Kraken tamer

NUKE: I think you may be on to something. It's difficult to say for sure because some pictures show the engines mounted inline with the low wing and other pictures show the engines mounted above the wing, inline with the center of mass. Bunsen: I took a hard look at the SR71's engines. They inlets are angled down, as you say to face the relative airflow. I have no problem accepting this as fact. However, I still have problems believing that they would angle the nozzles down to compensate for lift produced by the wing. In every aircraft I have flown and seen, the engines are angled the opposite way to make them parallel with the direction of flight. Indeed the SR71 also does this. It's thrust vector has a negative angle of incidence as you can see in this photo: http://lide.uhk.cz/fim/student/tazlaon1/fotoFull/SR-71%20%285%29.jpg and many others.

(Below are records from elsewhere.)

This design comes from an exercise in tuning for small area, a short achievable clock period and few clock cycles per item on the open sky130 flow, not from production work.
Function was checked by simulation only, so behaviour that the tests miss may differ from the original.

==> run K: inputs <==
Design inav_decoder, start of the top module:
module inav_decoder (
    input  wire         clk,
    input  wire         rst,         
    input  wire         cmd_valid,
    output wire         cmd_ready,
    input  wire [124:0] cmd,
    output reg          rsp_valid,
    output wire [485:0] rsp
);
    localparam [2:0] ST_OK         = 3'd0;
    localparam [2:0] ST_FRAMING    = 3'd1;
    localparam [2:0] ST_CRC        = 3'd2;
    localparam [2:0] ST_UNKNOWN_WT = 3'd3;
    localparam [2:0] ST_EVEN_BUF   = 3'd4;
    localparam [2:0] ST_RESYNC     = 3'd5;
    localparam [2:0] ST_ILLEGAL    = 3'd7;
    reg          rdy;
    reg          asm_odd;       
    reg  [111:6] evb;           
    reg  [10:1]  evwt;          
    reg          evwt_ok;       
    reg          v1;            
    reg  [3:0]   op1;
    reg  [2:0]   st1;           
    reg          pair1;         
    reg          ev1;           
    reg  [23:0]  syn0, syn1;    
    reg  [15:0]  pd;            
    reg  [3:0]   gt1;           
    assign cmd_ready = rdy;
    wire       accept    = cmd_valid & rdy;
    wire [3:0] op        = cmd[124:121];
    wire       odd       = cmd[120];
    wire       marker_ok = (cmd[119] == odd);
    wire       submit    = (op == 4'h0);
    wire       ev_load   = accept & submit & marker_ok & ~odd;
    wire [10:0] wt_in;
    genvar gi;
    generate
        for (gi = 0; gi <= 10; gi = gi + 1) begin : g_dec
            assign wt_in[gi] = (cmd[117:112] == gi);
        end
    endgenerate
    wire [7:0]  lo = cmd[13:6] & {8{~odd}};
    wire [23:0] syn_in0, syn_in1;
    wire r0x_0 = cmd[60] ^ cmd[92];
    wire r0x_1 = cmd[62] ^ cmd[94];
    wire r0x_2 = cmd[86] ^ cmd[114];
    wire r0x_3 = cmd[64] ^ cmd[96];
    wire r0x_4 = cmd[98] ^ cmd[116];
  ...
Settings: LEC_CHECK=0, CAP_MARGIN=20, CORE_MARGIN=2, CORE_UTILIZATION=60, PLACE_DENSITY=0.72, SETUP_SLACK_MARGIN=5, SLEW_MARGIN=20, TNS_END_PERCENT=100; clock period 8.0 ns.
run.sh (not shown) runs the stock make flow with config.mk's settings and CLKGATE_MAP_FILE= SYNTH_SCRIPT=/design/flow/synth_recipe.tcl, a recipe that flattens the netlist after the stock synthesis.
==> inputs of run M, as changes to run K <==
==> flow/flow/run.sh (new file) <==
#!/bin/bash
# The standard layout (the standard.sh), with two changes to how it is
# made: ports are buffered with buf_2 (rather than the delay-buffer cell
# buffer_ports picks on its own), and a222oi_1, which has no stronger size
# for timing repair to swap to, is added to the platform's don't-use list.
set -euo pipefail
PLATFORM_DONT_USE="$(sed -n '/^export DONT_USE_CELLS/,/^#/p' "$FLOW_HOME/platforms/sky130hd/config.mk" | grep -o 'sky130_fd_sc_hd__[a-z0-9_]*' | tr '\n' ' ')"
bash standard.sh "BUFFER_PORTS_ARGS=-buffer_cell sky130_fd_sc_hd__buf_2" \
    "DONT_USE_CELLS=${PLATFORM_DONT_USE}sky130_fd_sc_hd__a222oi_1" finish > make_finish.log 2>&1
tail -n 20 make_finish.log
==> flow/standard.sh (new file) <==
#!/bin/bash
# synth_recipe.tcl (not shown) runs the flow's synth.tcl, then flattens the netlist and writes it again
# the make line also repeats each setting of config.mk as NAME=value (left out here)
make -C /OpenROAD-flow-scripts/flow DESIGN_CONFIG=/design/flow/config.mk WORK_HOME=/design/flow/orfs CLKGATE_MAP_FILE= SYNTH_SCRIPT=/design/flow/synth_recipe.tcl "${@:-finish}"
Settings changed: CORE_UTILIZATION 60 to 40, CTS_BUF_LIST set to sky130_fd_sc_hd__clkbuf_8 sky130_fd_sc_hd__clkbuf_16, CTS_CLUSTER_DIAMETER set to 50, CTS_CLUSTER_SIZE set to 12, PLACE_DENSITY 0.72 to 0.6.
removed: flow/run.sh
==> inputs of run D, as changes to run K <==
--- a/flow/design.v
+++ b/flow/design.v
@@ -13,15 +13,13 @@
     localparam [2:0] ST_UNKNOWN_WT = 3'd3;
     localparam [2:0] ST_EVEN_BUF   = 3'd4;
     localparam [2:0] ST_RESYNC     = 3'd5;
     localparam [2:0] ST_ILLEGAL    = 3'd7;
     reg          rdy;
     reg          asm_odd;       
-    reg  [111:6] evb;           
-    reg  [10:1]  evwt;          
-    reg          evwt_ok;       
+    reg  [117:6] evb;           
     reg          v1;            
     reg  [3:0]   op1;
     reg  [2:0]   st1;           
     reg          pair1;         
     reg          ev1;           
     reg  [23:0]  syn0, syn1;    
@@ -31,19 +29,12 @@
     wire       accept    = cmd_valid & rdy;
     wire [3:0] op        = cmd[124:121];
     wire       odd       = cmd[120];
     wire       marker_ok = (cmd[119] == odd);
     wire       submit    = (op == 4'h0);
     wire       ev_load   = accept & submit & marker_ok & ~odd;
-    wire [10:0] wt_in;
-    genvar gi;
-    generate
-        for (gi = 0; gi <= 10; gi = gi + 1) begin : g_dec
-            assign wt_in[gi] = (cmd[117:112] == gi);
-        end
-    endgenerate
     wire [7:0]  lo = cmd[13:6] & {8{~odd}};
     wire [23:0] syn_in0, syn_in1;
     wire r0x_0 = cmd[60] ^ cmd[92];
     wire r0x_1 = cmd[62] ^ cmd[94];
     wire r0x_2 = cmd[86] ^ cmd[114];
     wire r0x_3 = cmd[64] ^ cmd[96];
@@ -628,17 +619,14 @@
         pair1 <= submit & marker_ok & odd & asm_odd;
         ev1   <= submit & marker_ok & ~odd;
         syn0  <= syn_in0;
         syn1  <= syn_in1;
         pd    <= cmd[117:102];
         gt1   <= {op == 4'hB, op == 4'hA, op == 4'h9, op == 4'h8};
-        if (ev_load) begin
-            evb     <= cmd[111:6];
-            evwt    <= wt_in[10:1];
-            evwt_ok <= (cmd[117:112] <= 6'd10);
-        end
+        if (ev_load)
+            evb <= cmd[117:6];
         if (rst || (accept && op == 4'h1))
             asm_odd <= 1'b0;
         else if (accept && submit && marker_ok)
             asm_odd <= ~odd;
     end
     reg  [23:0]  evsyn;         
@@ -819,17 +807,24 @@
     reg          rx5, rx6;      
     reg          new_eph, new_iono, new_utc, new_alm;
     reg  [2:0]   st2;
     reg          flag2;
     reg  [10:1]  sel0, sel1, sel2, sel3;    
     wire [121:0] data  = {evb[111:6], pd};    
+    wire [5:0]   wt    = evb[117:112];        
     wire         crc_ok = (sab == evsyn);
-    wire         wt_ok  = evwt_ok;
+    wire         wt_ok  = (wt <= 6'd10);
     wire         acc    = v1 & pair1 & crc_ok & wt_ok;
     wire         clr    = rst | (v1 && op1 == 4'h1);
-    wire [10:1] wdec = evwt;
+    wire [10:0] wdec;
+    genvar gi;
+    generate
+        for (gi = 0; gi <= 10; gi = gi + 1) begin : g_dec
+            assign wdec[gi] = (wt == gi);
+        end
+    endgenerate
     wire [10:1] we = {10{acc}} & wdec[10:1];
     wire [9:0] iod_d  = data[121:112];
     wire [9:0] iod1_n = wdec[1] ? iod_d : w1[119:110];
     wire [9:0] iod2_n = wdec[2] ? iod_d : w2[119:110];
     wire [9:0] iod3_n = wdec[3] ? iod_d : w3[121:112];
     wire [9:0] iod4_n = wdec[4] ? iod_d : w4[119:110];
Settings changed: CORE_UTILIZATION 60 to 40, PLACE_DENSITY 0.72 to 0.6.
==> metrics.json <==
{
  "detail_route.first_pass.iterations": 5,
  "global_route_wire_length_before_repair_mm": 276,
  "post_cts_resized": 321,
  "place_congestion": 0.905,
  "tightestPinTransition_ps": 1010,
  "utilization_of_the_core_after_routing": 0.513,
  "filler_cell_count": 11700,
  "worst-path-stages": 4,
  "outcome": "timing/DRC/antenna clean",
  "detailroute.via_count": 35800,
  "die_width_um": 383
}
-- figures above: run M
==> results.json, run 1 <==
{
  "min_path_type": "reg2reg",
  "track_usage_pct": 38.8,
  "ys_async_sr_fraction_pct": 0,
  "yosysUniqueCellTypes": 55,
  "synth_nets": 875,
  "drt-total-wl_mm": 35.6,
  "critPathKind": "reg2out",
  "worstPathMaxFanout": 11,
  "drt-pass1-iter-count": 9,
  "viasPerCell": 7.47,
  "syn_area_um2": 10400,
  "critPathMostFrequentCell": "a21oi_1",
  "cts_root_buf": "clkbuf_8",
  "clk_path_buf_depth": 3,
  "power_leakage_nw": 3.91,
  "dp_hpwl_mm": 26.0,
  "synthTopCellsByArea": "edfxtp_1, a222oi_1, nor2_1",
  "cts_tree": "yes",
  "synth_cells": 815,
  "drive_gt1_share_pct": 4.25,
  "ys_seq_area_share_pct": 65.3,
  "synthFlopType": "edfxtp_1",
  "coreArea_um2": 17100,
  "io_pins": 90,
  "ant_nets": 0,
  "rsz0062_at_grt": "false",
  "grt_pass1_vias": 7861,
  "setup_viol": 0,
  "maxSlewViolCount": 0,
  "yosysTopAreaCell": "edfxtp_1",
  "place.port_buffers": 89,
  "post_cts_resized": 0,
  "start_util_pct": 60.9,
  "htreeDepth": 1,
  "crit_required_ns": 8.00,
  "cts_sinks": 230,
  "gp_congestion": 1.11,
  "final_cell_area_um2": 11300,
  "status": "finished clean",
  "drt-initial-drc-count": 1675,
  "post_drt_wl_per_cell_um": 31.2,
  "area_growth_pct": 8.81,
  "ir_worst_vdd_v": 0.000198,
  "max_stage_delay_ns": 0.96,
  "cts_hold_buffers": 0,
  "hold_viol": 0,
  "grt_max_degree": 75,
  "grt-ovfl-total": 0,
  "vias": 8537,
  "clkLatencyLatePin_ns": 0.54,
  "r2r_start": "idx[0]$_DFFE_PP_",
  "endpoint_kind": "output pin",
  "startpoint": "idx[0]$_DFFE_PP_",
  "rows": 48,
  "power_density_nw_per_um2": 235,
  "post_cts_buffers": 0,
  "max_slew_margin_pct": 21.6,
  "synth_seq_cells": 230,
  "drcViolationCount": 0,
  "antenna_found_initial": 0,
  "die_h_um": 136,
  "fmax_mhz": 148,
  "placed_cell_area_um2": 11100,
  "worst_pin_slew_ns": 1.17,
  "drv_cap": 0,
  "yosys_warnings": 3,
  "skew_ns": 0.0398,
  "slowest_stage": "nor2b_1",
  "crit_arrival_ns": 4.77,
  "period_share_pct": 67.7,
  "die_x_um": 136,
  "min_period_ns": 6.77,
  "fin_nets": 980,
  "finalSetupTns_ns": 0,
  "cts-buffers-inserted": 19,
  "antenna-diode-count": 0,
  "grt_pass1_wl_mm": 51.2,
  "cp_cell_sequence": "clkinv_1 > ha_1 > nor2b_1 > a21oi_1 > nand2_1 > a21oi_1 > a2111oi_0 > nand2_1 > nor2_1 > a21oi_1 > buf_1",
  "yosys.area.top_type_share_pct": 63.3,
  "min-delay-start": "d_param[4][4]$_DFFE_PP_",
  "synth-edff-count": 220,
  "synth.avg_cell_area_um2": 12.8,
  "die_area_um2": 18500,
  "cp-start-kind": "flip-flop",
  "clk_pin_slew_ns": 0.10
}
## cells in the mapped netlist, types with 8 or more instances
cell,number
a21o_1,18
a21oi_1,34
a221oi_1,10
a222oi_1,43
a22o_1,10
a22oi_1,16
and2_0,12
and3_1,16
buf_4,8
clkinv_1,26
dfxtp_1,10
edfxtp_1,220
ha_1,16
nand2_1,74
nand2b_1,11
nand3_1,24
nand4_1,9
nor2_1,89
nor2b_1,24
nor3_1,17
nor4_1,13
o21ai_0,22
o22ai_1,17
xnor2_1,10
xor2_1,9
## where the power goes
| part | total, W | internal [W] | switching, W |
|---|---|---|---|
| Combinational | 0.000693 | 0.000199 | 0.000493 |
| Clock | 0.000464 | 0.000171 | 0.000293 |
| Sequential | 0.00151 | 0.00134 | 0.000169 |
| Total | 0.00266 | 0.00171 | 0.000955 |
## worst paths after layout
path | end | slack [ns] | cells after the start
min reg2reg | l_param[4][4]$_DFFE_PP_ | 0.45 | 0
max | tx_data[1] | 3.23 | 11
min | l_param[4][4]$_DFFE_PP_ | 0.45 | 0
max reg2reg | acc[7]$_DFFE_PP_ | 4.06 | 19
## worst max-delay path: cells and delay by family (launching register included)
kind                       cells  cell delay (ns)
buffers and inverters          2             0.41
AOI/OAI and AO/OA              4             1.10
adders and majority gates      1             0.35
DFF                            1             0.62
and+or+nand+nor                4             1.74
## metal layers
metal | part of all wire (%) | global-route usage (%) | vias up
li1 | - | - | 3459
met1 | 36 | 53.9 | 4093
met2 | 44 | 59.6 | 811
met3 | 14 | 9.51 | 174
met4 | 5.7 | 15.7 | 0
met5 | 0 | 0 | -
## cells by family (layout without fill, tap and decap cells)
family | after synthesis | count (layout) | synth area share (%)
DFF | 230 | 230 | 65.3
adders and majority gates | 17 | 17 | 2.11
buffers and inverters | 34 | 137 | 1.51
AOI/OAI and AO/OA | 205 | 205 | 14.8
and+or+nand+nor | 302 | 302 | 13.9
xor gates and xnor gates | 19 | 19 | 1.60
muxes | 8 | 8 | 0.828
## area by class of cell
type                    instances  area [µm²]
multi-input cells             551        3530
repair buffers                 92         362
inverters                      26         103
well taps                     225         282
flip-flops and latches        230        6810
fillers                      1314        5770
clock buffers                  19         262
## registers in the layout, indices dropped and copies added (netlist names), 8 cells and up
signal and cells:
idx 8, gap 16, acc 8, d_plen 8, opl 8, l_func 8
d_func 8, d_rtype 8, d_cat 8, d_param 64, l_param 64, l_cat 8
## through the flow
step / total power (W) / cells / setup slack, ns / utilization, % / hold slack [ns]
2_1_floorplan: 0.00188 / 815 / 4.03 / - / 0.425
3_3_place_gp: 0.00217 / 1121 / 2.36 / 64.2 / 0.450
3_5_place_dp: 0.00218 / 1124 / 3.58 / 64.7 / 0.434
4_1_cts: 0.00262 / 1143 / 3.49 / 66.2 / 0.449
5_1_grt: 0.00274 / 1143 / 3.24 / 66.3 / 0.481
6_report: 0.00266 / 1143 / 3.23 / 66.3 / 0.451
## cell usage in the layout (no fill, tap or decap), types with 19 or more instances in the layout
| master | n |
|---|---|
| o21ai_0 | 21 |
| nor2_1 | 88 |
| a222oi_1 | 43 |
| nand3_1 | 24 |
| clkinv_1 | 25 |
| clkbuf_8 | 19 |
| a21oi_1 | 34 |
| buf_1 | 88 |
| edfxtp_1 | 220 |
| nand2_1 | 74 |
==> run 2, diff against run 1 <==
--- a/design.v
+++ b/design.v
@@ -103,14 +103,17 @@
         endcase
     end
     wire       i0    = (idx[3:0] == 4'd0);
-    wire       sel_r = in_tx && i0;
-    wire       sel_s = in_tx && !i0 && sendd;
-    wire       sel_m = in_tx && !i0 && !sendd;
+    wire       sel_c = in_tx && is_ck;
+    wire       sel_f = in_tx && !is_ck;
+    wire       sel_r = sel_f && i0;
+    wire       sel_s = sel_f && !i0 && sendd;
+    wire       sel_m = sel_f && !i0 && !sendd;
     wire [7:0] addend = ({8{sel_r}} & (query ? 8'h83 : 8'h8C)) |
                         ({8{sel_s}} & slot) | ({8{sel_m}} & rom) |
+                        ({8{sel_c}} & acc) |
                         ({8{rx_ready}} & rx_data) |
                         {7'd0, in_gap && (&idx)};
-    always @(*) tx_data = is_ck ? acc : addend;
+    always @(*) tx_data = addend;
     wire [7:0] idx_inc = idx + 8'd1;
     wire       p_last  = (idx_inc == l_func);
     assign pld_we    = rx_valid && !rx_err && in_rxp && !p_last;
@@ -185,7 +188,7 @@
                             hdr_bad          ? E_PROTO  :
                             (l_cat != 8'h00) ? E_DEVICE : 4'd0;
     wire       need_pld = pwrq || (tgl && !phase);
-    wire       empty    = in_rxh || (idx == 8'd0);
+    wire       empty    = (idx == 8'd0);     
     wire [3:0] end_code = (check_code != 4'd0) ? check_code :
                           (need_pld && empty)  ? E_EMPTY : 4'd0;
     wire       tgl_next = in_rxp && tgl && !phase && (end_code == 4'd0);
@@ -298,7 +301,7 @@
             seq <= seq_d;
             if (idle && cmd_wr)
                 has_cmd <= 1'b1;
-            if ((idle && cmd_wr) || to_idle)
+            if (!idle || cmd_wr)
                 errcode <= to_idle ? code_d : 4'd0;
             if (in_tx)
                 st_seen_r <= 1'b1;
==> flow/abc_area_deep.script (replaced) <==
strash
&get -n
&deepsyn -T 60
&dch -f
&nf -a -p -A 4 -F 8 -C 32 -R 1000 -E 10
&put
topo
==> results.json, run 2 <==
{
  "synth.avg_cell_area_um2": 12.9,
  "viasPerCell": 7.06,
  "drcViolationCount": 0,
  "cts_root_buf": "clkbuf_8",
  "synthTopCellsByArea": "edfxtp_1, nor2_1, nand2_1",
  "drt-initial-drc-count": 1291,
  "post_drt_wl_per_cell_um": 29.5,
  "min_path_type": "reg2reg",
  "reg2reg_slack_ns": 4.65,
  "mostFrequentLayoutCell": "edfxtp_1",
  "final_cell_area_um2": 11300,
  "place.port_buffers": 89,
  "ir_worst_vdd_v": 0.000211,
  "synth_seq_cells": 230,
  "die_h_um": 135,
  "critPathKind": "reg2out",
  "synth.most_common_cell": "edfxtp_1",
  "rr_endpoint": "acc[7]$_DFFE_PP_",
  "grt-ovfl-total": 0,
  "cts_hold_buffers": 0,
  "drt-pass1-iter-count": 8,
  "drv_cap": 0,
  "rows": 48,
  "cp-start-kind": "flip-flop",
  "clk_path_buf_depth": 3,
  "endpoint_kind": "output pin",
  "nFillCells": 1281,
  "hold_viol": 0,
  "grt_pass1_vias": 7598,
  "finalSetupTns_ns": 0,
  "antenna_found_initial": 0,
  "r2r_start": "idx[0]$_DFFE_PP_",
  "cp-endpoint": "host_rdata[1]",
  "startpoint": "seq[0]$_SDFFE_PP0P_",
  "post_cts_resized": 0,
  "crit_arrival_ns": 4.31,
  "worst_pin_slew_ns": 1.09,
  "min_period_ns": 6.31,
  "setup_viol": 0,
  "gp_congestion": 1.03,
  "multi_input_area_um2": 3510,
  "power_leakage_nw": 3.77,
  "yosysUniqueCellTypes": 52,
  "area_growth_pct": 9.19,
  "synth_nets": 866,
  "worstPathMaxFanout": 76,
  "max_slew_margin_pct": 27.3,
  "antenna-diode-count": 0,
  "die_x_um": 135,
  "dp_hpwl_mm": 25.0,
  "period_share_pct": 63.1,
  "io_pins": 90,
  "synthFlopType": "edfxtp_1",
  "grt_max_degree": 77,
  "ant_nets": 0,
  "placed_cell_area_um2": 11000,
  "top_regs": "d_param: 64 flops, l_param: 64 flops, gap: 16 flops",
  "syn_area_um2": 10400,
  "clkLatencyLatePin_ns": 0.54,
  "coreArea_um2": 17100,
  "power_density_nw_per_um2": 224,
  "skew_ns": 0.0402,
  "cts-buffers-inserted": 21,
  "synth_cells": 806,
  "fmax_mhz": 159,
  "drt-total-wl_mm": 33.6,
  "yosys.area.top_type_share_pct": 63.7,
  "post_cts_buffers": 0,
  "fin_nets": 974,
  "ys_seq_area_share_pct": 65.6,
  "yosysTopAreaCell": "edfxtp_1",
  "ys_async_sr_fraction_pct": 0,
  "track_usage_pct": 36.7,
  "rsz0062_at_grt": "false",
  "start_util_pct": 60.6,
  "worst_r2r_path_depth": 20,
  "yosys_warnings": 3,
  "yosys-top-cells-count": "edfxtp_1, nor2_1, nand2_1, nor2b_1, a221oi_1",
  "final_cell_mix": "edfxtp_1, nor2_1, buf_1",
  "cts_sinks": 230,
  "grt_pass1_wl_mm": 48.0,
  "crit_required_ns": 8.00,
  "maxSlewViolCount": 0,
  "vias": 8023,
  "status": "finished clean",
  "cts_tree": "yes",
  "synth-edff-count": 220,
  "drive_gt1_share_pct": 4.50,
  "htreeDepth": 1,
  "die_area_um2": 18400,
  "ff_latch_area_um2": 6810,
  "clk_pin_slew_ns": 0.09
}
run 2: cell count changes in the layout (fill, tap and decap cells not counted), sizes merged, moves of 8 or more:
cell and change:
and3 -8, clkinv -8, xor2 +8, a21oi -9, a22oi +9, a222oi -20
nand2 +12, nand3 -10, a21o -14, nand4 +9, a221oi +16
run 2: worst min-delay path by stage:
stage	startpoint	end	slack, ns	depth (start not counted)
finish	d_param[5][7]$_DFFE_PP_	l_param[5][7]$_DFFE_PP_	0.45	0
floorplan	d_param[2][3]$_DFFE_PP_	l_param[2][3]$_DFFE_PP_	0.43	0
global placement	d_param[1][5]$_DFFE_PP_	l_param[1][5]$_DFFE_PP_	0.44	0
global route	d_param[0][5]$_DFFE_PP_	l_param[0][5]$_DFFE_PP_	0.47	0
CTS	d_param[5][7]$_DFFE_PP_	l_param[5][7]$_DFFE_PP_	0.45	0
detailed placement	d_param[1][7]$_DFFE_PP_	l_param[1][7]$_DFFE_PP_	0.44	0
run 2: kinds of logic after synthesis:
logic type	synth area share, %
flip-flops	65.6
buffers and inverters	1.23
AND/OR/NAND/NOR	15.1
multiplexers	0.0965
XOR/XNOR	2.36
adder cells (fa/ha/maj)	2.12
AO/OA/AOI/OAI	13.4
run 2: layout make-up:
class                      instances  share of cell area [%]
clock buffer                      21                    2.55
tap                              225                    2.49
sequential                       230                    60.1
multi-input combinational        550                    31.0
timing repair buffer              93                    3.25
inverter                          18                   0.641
Background: an optimization exercise with open tools, aiming at small area, a short achievable clock period and few clock cycles. Do not read the settings as production practice. Function was checked by simulation only, so behaviour that the tests miss may differ from the original. Power is estimated from default activity; no workload was simulated.

==> flow/design.v (excerpt) <==
module fbe (
    input  wire        clk,
    input  wire        rst,           
    input  wire        host_valid,
    output wire        host_ready,
    input  wire        host_write,
    input  wire [1:0]  host_size,     
    input  wire [15:0] host_addr,     
    input  wire [31:0] host_wdata,
    output reg         resp_valid,
    output reg  [31:0] resp_rdata,
    output reg         src_valid,
    output reg  [31:0] src_addr,
    input  wire        src_ready,
    input  wire [7:0]  src_data,
    output reg         sink_valid,
    output reg  [1:0]  sink_kind,     
    output reg  [7:0]  sink_data,
    input  wire        sink_ready
);
    localparam integer W  = 48;
    localparam integer H  = 32;
    localparam integer N  = W * H / 8;
    localparam [1:0] M_WHITE = 2'd0, M_BLACK = 2'd1, M_XOR = 2'd2, M_OR = 2'd3;
    localparam [7:0] OP_NOP = 8'h00, OP_CLEAR = 8'h01, OP_INVERT = 8'h02,
                     OP_SETPIXEL = 8'h03, OP_GETPIXEL = 8'h04, OP_LINE = 8'h05,
                     OP_HRUN = 8'h06, OP_VRUN = 8'h07, OP_RECT = 8'h08,
                     OP_FILLRECT = 8'h09, OP_CIRCLE = 8'h0A, OP_FILLCIRCLE = 8'h0B,
                     OP_BLIT = 8'h0C, OP_PRESENT = 8'h0D, OP_BACKLIGHT = 8'h0E;
    localparam integer S_IDLE  = 0,
                       S_WIN0  = 1,     
                       S_WIN1  = 2,     
                       S_GETP  = 3,
                       S_PRES  = 4,
                       S_FLUSH = 5,
                       S_BLS   = 6,
                       S_RECT2 = 7,
                       S_LSET  = 8,
                       S_LINE  = 9,
                       S_CW1   = 10,
                       S_CW2   = 11,
                       S_BSKIP = 12,
                       S_BRUN  = 13,
                       S_DONE  = 14,    
  ...
For scale: ~0.12 mm^2 of cells after synthesis.
Settings: LEC_CHECK=0, CAP_MARGIN=20, CELL_PAD_IN_SITES_DETAIL_PLACEMENT=1, CELL_PAD_IN_SITES_GLOBAL_PLACEMENT=2, CORE_MARGIN=2, CORE_UTILIZATION=20, PLACE_DENSITY=0.3, SLEW_MARGIN=20; clock period 16.0 ns.
run.sh (not shown) runs the stock make flow with config.mk's settings and CLKGATE_MAP_FILE= SYNTH_SCRIPT=/design/flow/synth_recipe.tcl, a recipe that flattens the netlist after the stock synthesis.
The first run went through all stages and came out clean.
Testbench counts at the start, summed over its fixed seeds: cycles 16,095.
==> next run, changes <==
--- a/flow/config.mk
+++ b/flow/config.mk
@@ -6,9 +6,11 @@
 export NUM_CORES = 4
 export LEC_CHECK = 0
-export CAP_MARGIN = 20
+export CAP_MARGIN = 10
 export CELL_PAD_IN_SITES_DETAIL_PLACEMENT = 1
 export CELL_PAD_IN_SITES_GLOBAL_PLACEMENT = 2
 export CORE_MARGIN = 2
 export CORE_UTILIZATION = 20
+export CTS_CLUSTER_DIAMETER = 80
+export CTS_CLUSTER_SIZE = 40
 export PLACE_DENSITY = 0.3
-export SLEW_MARGIN = 20
+export SLEW_MARGIN = 10
Now the flow finished but fails on max-capacitance violations, max-slew violations.
Wire length goes down by about 0.43%.
Combinational power hardly moves.
Via count falls by 0.73%.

I disagree that pointing the engines in a direction other then the direction of flight would be beneficial. And if they really needed to partially support the weight of the craft with thrust, they could have just pointed the nozzle in the downwards direction and kept the pre-cooler stage strait. My theory (and it's just a theory) is that they plan to use the shape of the engine as a lifting surface, but I could be horribly wrong.

Wouldn't there also be a problem with getting the flame to burn even in an oxygenated environment since there is no gravity to make the spent gasses rise so new ones would replace them? Wouldn't you need some kind of pressure/recirculating system?

Follow the link: http://selair.selkirk.bc.ca/Training/Aerodynamics/Aerodynamics%20for%20professional%20pilots.pdf On page 186 is the first time it introduces supersonic theory and there is a rough graph. No numbers as this would depend on the Reynolds number as well as a couple of other things, but gives you a general overview of how things work in the near supersonic, transonic, supersonic and a brief look at hypersonic ranges. It's geared towards pilots of commercial airplanes though, so much of the book is centered around passenger airplanes.

Maneuvering above Ma (mach attach) speed can be done with conventional control surfaces as there is no flow separation in the supersonic regime (this is evident by supersonic airfoils having sharp corners). More of a concern is maneuvering below Ma and above Mcr (critical Mach number). Engineers get around this by using stablators (control surfaces that only change angle of attack without changing camber). However, if you plan on using sub sonic airfoils you must sweep the wings beyond the mach number or else you will suffer excessive wave drag due to the round leading edge. The hypersonic regime is much like the super sonic regime with some minor differences being the much higher mach angle, and the Cdr (co efficient of drag) will start to increase linearly, due to more of the drag being produced by ionization of the air as opposed to wave drag.